═════ Dataset records ═════
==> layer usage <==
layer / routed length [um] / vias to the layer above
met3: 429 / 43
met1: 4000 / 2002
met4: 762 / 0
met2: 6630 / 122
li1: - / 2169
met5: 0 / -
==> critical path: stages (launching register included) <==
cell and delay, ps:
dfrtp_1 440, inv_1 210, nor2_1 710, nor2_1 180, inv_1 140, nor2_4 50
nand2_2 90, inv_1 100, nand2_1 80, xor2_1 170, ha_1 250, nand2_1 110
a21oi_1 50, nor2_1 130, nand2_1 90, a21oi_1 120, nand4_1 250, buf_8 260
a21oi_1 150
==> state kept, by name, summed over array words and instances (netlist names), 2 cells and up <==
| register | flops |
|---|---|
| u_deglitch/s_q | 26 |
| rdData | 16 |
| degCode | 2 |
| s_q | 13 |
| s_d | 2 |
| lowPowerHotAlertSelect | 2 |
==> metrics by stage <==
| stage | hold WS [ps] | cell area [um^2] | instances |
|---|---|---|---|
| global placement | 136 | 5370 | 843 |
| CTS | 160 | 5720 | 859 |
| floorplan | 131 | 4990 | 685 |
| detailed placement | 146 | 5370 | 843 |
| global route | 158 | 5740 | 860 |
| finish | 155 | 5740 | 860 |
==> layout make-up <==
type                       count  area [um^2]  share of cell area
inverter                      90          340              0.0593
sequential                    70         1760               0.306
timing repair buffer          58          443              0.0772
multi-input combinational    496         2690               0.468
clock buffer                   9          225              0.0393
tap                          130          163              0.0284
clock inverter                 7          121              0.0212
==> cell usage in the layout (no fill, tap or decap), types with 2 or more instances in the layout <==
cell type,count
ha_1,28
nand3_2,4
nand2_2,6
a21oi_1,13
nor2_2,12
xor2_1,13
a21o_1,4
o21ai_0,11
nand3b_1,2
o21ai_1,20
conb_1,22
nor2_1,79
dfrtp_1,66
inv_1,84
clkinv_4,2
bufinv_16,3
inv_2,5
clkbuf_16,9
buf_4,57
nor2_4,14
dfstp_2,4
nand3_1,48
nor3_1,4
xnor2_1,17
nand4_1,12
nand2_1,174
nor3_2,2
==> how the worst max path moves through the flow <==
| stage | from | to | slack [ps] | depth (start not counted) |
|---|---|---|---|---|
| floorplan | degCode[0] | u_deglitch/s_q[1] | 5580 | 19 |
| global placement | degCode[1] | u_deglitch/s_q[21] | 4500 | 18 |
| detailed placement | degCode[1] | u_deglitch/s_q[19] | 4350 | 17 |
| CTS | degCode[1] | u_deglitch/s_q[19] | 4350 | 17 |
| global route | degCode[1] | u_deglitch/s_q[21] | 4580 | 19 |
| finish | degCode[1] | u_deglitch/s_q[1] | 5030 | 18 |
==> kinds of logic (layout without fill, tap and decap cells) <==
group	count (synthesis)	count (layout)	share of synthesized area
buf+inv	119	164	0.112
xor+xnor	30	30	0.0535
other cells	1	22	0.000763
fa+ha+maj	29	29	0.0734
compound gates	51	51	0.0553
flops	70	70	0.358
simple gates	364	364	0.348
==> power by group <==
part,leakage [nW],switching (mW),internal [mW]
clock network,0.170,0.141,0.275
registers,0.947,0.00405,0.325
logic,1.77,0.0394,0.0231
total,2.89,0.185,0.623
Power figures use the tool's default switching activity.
═════
Work task.
After locating the line that contains "158 | 5740 | 860 |", please copy exactly every line from the start of the records through it, and nothing else.

Answer to the problem.
==> layer usage <==
layer / routed length [um] / vias to the layer above
met3: 429 / 43
met1: 4000 / 2002
met4: 762 / 0
met2: 6630 / 122
li1: - / 2169
met5: 0 / -
==> critical path: stages (launching register included) <==
cell and delay, ps:
dfrtp_1 440, inv_1 210, nor2_1 710, nor2_1 180, inv_1 140, nor2_4 50
nand2_2 90, inv_1 100, nand2_1 80, xor2_1 170, ha_1 250, nand2_1 110
a21oi_1 50, nor2_1 130, nand2_1 90, a21oi_1 120, nand4_1 250, buf_8 260
a21oi_1 150
==> state kept, by name, summed over array words and instances (netlist names), 2 cells and up <==
| register | flops |
|---|---|
| u_deglitch/s_q | 26 |
| rdData | 16 |
| degCode | 2 |
| s_q | 13 |
| s_d | 2 |
| lowPowerHotAlertSelect | 2 |
==> metrics by stage <==
| stage | hold WS [ps] | cell area [um^2] | instances |
|---|---|---|---|
| global placement | 136 | 5370 | 843 |
| CTS | 160 | 5720 | 859 |
| floorplan | 131 | 4990 | 685 |
| detailed placement | 146 | 5370 | 843 |
| global route | 158 | 5740 | 860 |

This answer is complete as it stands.